De op de plankaart voor "Natuur" aangewezen gronden zijn tevens bestemd voor:

  1. geluidwerende voorzieningen waaronder wallen, schermen e.d. en objecten voor beeldende kunst;
  2. voet- en fietspaden en verhardingen;
  3. objecten voor beeldende kunst;
  4. ontsluitingswegen ter directe ontsluiting van aangrenzende percelen.
10.2 Bouwregels
10.2.1 Algemeen

Bestaande bebouwing welke krachtens een bouwvergunning is opgericht en in overeenstemming is met de bestemming volgens dit plan, maar afwijkend van één of meer bouwregels, wordt geacht aan het plan te voldoen. Hieronder wordt tevens vergunde bebouwing verstaan, die nog moet worden opgericht.

10.2.2 Gebouwen

Op of in deze gronden mogen geen gebouwen worden gebouwd, met uitzondering van gronden met een aanduiding als bedoeld in artikel 10.1.2 Bijbehorende voorzieningen.
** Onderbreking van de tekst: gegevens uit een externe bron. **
### src/design/pdc_top.sv
// The APB interface to the registers was decided locally.
`timescale 1ns/1ns
// How it works
// - bit 4 of the control register requests power-down, zero keeps the device active.
// - a set request shuts the selected circuits down at once with no sequencing.
// - a select bit turns its circuit off only during power-down.
// - bit 5 disables the power-on-reset circuit.
// - bit 3 selects the design-time chosen pins for shutdown in power-down.
// - bit 2 stops the ring oscillator in power-down.
// - bit 1 blocks the bus clock to the fabric in power-down.
// - bit 0 blocks the bus clock to the processor and system bus in power-down.
// - system reset clears the whole control register.
// - any interrupt clears the request bit asynchronously without a clock.
// - clearing the request re-enables every selected circuit.
// - the application reset sideband resets the system and the control register.
// - turning off the memory subsystem issues self-refresh then powers it down.
module pdc_top
   import pdc_pkg::*;
(
   // clock, reset, enable
   input  wire logic        pclk,
   input  wire logic        presetn,
   input  wire logic        clk_en,
   // apb slave
   input  wire logic        psel,
   input  wire logic        penable,
   input  wire logic        pwrite,
   input  wire logic [7:0]  paddr,
   input  wire logic [31:0] pwdata,
   output logic [31:0]      prdata,
   output logic             pready,
   output logic             pslverr,
   // wake and reset sources
   input  wire logic [2:0]  fabric_irq,
   input  wire logic        system_irq,
   input  wire logic        application_reset_sideband,
   // memory subsystem off request from its own control logic
   input  wire logic        sdram_off_req,
   // shutdown controls
   output logic             ring_osc_stop,
   output logic             pin_shutdown,
   output logic             fabric_clock_gate,
   output logic             cpu_clock_gate,
   output logic             por_disable,
   output logic             system_reset_n,
   output logic             sdram_self_refresh,
   output logic             sdram_power_down
);
   // wake path: interrupts act directly on the request flop, unsynchronised on purpose
   pdc_ctrl_if c ();
   logic [PDC_IRQ_LINES-1:0] irq_all;
   logic stop_osc, stop_pins, stop_fab, stop_cpu, por_off;
   assign irq_all = {system_irq, fabric_irq};

   pdc_gate u_gate (
      .c         (c),
      .irq       (irq_all),
      .stop_osc  (stop_osc),
      .stop_pins (stop_pins),
      .stop_fab  (stop_fab),
      .stop_cpu  (stop_cpu),
      .por_off   (por_off)
   );

   // reset sideband from the fabric: two-stage sync, then a held system reset
   logic app_s1_reg, app_s2_reg;
   logic application_reset_sideband_flag_reg;
   always_ff @(posedge pclk or negedge presetn) begin
      if (!presetn) begin
         app_s1_reg <= 1'b0;
         app_s2_reg <= 1'b0;
      end else if (clk_en) begin
         app_s1_reg <= application_reset_sideband;
         app_s2_reg <= app_s1_reg;
      end
   end

   // combined reset for the control register: pin reset or fabric reset
   logic sys_rst_n;
   assign sys_rst_n = presetn & ~app_s2_reg;

   // apb decode
   logic wr_ctrl, rd_hit, acc;
   assign acc     = psel & penable;
   assign wr_ctrl = acc & pwrite & (paddr == PDC_CTRL_OFFSET);
   assign rd_hit  = (paddr == PDC_CTRL_OFFSET) | (paddr == PDC_STATUS_OFFSET);

   // select bits: plain flops cleared by any system reset
   logic [PDC_CTRL_WIDTH-1:0] sel_reg, sel_next;
   assign sel_next = wr_ctrl ? pwdata[PDC_CTRL_WIDTH-1:0] : sel_reg;
   always_ff @(posedge pclk or negedge sys_rst_n) begin
      if (!sys_rst_n)
         sel_reg <= PDC_CTRL_RESET[PDC_CTRL_WIDTH-1:0];
      else if (clk_en)
         sel_reg <= sel_next;
   end

   // request flop: wake clears it without a clock, writes set it
   logic req_rst_n, req_reg;
   assign req_rst_n = sys_rst_n & ~c.wake;
   always_ff @(posedge pclk or negedge req_rst_n) begin
      if (!req_rst_n)
         req_reg <= 1'b0;
      else if (clk_en && wr_ctrl)
         req_reg <= pwdata[PDC_REQ_BIT];
   end

   assign c.req     = req_reg;
   assign c.por_dis = sel_reg[PDC_POWER_ON_RESET_DISABLE];
   assign c.pin_sel = sel_reg[PDC_PIN_BIT];
   assign c.osc_sel = sel_reg[PDC_OSC_BIT];
   assign c.fab_sel = sel_reg[PDC_FAB_CLK_BIT];
   assign c.cpu_sel = sel_reg[PDC_CPU_CLK_BIT];

   // wake lines synchronised for the status flag only; the request itself is
   // cleared by the raw lines because the bus clock may be stopped by then
   logic wake_s1_reg, wake_s2_reg;
   always_ff @(posedge pclk or negedge presetn) begin
      if (!presetn) begin
         wake_s1_reg <= 1'b0;
         wake_s2_reg <= 1'b0;
      end else if (clk_en) begin
         wake_s1_reg <= c.wake;
         wake_s2_reg <= wake_s1_reg;
      end
   end

   // remembers that power-down was requested until the synchronised wake is seen;
   // the request flop itself is already cleared when that happens
   logic armed_reg, armed_next, wr_clear_req;
   assign wr_clear_req = wr_ctrl & ~pwdata[PDC_REQ_BIT];
   assign armed_next   = ~wr_clear_req & (req_reg | (armed_reg & ~wake_s2_reg));
   always_ff @(posedge pclk or negedge sys_rst_n) begin
      if (!sys_rst_n)
         armed_reg <= 1'b0;
      else if (clk_en)
         armed_reg <= armed_next;
   end

   // wake-seen and app-reset sticky flags, cleared by writing ones to status
   logic wake_flag_reg;
   logic wr_status;
   assign wr_status = acc & pwrite & (paddr == PDC_STATUS_OFFSET);
   always_ff @(posedge pclk or negedge presetn) begin
      if (!presetn) begin
         wake_flag_reg   <= 1'b0;
         application_reset_sideband_flag_reg <= 1'b0;
      end else if (clk_en) begin
         // set wins over clear
         wake_flag_reg   <= (armed_reg & wake_s2_reg) |
                            (wake_flag_reg & ~(wr_status & pwdata[PDC_ST_WAKE_BIT]));
         application_reset_sideband_flag_reg <= app_s2_reg |
                            (application_reset_sideband_flag_reg & ~(wr_status & pwdata[PDC_ST_APPLICATION_RESET_SIDEBAND_BIT]));
      end
   end

   // read mux; reserved bits are zero
   logic [31:0] rd_mux;
   assign rd_mux = (paddr == PDC_CTRL_OFFSET)
                 ? {26'h0, sel_reg[PDC_POWER_ON_RESET_DISABLE], req_reg,
                    sel_reg[PDC_PIN_BIT:PDC_CPU_CLK_BIT]}
                 : (paddr == PDC_STATUS_OFFSET)
                 ? {29'h0, application_reset_sideband_flag_reg, wake_flag_reg, req_reg}
                 : 32'h0;

   // apb answer one cycle after the setup, so every access completes without a wait state
   always_ff @(posedge pclk or negedge presetn) begin
      if (!presetn) begin
         prdata  <= 32'h0;
         pready  <= 1'b0;
         pslverr <= 1'b0;
      end else if (clk_en) begin
         pready  <= psel & ~penable;
         pslverr <= psel & ~penable & ~rd_hit;
         prdata  <= (psel & ~penable & ~pwrite) ? rd_mux : 32'h0;
      end
   end

   // memory subsystem off: self-refresh first, power-down the cycle after
   logic sr_reg;
   always_ff @(posedge pclk or negedge sys_rst_n) begin
      if (!sys_rst_n) begin
         sr_reg             <= 1'b0;
         sdram_self_refresh <= 1'b0;
         sdram_power_down   <= 1'b0;
      end else if (clk_en) begin
         sr_reg             <= sdram_off_req;
         sdram_self_refresh <= sdram_off_req & ~sr_reg;
         sdram_power_down   <= sdram_off_req & sr_reg;
      end
   end

   // a write decides the new levels itself, so clearing the request releases
   // every circuit at that same edge instead of one cycle later
   logic [3:0] stop_now, stop_next;
   assign stop_now  = {stop_pins, stop_osc, stop_fab, stop_cpu};
   assign stop_next = wr_ctrl
                    ? ({4{pwdata[PDC_REQ_BIT]}} & pwdata[PDC_PIN_BIT:PDC_CPU_CLK_BIT])
                    : stop_now;

   // shutdown outputs: registered, but cleared with the request flop so a wake
   // releases them at once even though the bus clock itself may be stopped
   always_ff @(posedge pclk or negedge req_rst_n) begin
      if (!req_rst_n) begin
         ring_osc_stop     <= 1'b0;
         pin_shutdown      <= 1'b0;
         fabric_clock_gate <= 1'b0;
         cpu_clock_gate    <= 1'b0;
      end else if (clk_en) begin
         ring_osc_stop     <= stop_next[PDC_OSC_BIT];
         pin_shutdown      <= stop_next[PDC_PIN_BIT];
         fabric_clock_gate <= stop_next[PDC_FAB_CLK_BIT];
         cpu_clock_gate    <= stop_next[PDC_CPU_CLK_BIT];
      end
   end

   // por disable and system reset outputs
   always_ff @(posedge pclk or negedge sys_rst_n) begin
      if (!sys_rst_n)
         por_disable <= 1'b0;
      else if (clk_en)
         por_disable <= wr_ctrl ? pwdata[PDC_POWER_ON_RESET_DISABLE] : por_off;
   end
   always_ff @(posedge pclk or negedge presetn) begin
      if (!presetn)
         system_reset_n <= 1'b0;
      else if (clk_en)
         system_reset_n <= ~app_s2_reg;
   end

   // assertions
   a_req_write_sets: assert property (@(posedge pclk) disable iff (!sys_rst_n)
      clk_en && wr_ctrl && pwdata[PDC_REQ_BIT] && !c.wake ##1 !c.wake |-> req_reg)
      else $error("request not set by write");
   a_osc_follows: assert property (@(posedge pclk) disable iff (!req_rst_n)
      clk_en && stop_osc && !wr_ctrl |=> ring_osc_stop)
      else $error("ring oscillator not stopped");
   a_pin_gated: assert property (@(posedge pclk) disable iff (!presetn)
      pin_shutdown |-> $past(req_reg) || $past(wr_ctrl))
      else $error("pins shut without request");
   a_fab_follows: assert property (@(posedge pclk) disable iff (!req_rst_n)
      clk_en && stop_fab && !wr_ctrl |=> fabric_clock_gate)
      else $error("fabric clock not gated");
   a_cpu_follows: assert property (@(posedge pclk) disable iff (!req_rst_n)
      clk_en && stop_cpu && !wr_ctrl |=> cpu_clock_gate)
      else $error("cpu clock not gated");
   a_wake_clears: assert property (@(posedge pclk) disable iff (!presetn)
      c.wake |-> !req_reg && !cpu_clock_gate)
      else $error("wake did not clear request");
   a_application_reset_sideband_clears: assert property (@(posedge pclk) disable iff (!presetn)
      app_s2_reg |-> sel_reg == '0 && !req_reg)
      else $error("fabric reset left control set");
   a_reserved_zero: assert property (@(posedge pclk) disable iff (!presetn)
      paddr == PDC_CTRL_OFFSET |-> rd_mux[31:PDC_CTRL_WIDTH] == '0)
      else $error("reserved bits not zero");
   a_por_follows: assert property (@(posedge pclk) disable iff (!sys_rst_n)
      clk_en && !wr_ctrl ##1 clk_en |-> por_disable == $past(c.por_dis))
      else $error("por disable wrong");
   a_sr_first: assert property (@(posedge pclk) disable iff (!sys_rst_n)
      clk_en && sdram_off_req && !sr_reg ##1 clk_en && sdram_off_req
      |-> sdram_self_refresh ##1 sdram_power_down)
      else $error("self refresh not issued first");
   a_clear_releases: assert property (@(posedge pclk) disable iff (!sys_rst_n)
      clk_en && wr_ctrl && !pwdata[PDC_REQ_BIT]
      |=> !ring_osc_stop && !pin_shutdown && !fabric_clock_gate && !cpu_clock_gate)
      else $error("clearing the request left a circuit off");
   a_wake_flagged: assert property (@(posedge pclk) disable iff (!presetn)
      clk_en && armed_reg && wake_s2_reg |=> wake_flag_reg)
      else $error("wake from power-down not flagged");
endmodule : pdc_top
Hiervoor gelden de volgende bepalingen:

  1. gebouwen mogen uitsluitend binnen het op de plankaart aangegeven hoofdbebouwingsvlak worden gebouwd, waarbij ondergeschikte delen van een bouwwerk binnen het hoofdbebouwingsvlak het hoofdbebouwingsvlak mogen overschrijden;
  2. het bebouwingspercentage binnen het hoofdbebouwingsvlak mag per bouwperceel niet meer dan het op de plankaart aangegeven maximum bedragen.

de bouwhoogte binnen het hoofdbebouwingsvlak mag niet meer dan het op de plankaart aangegeven maximum bedragen.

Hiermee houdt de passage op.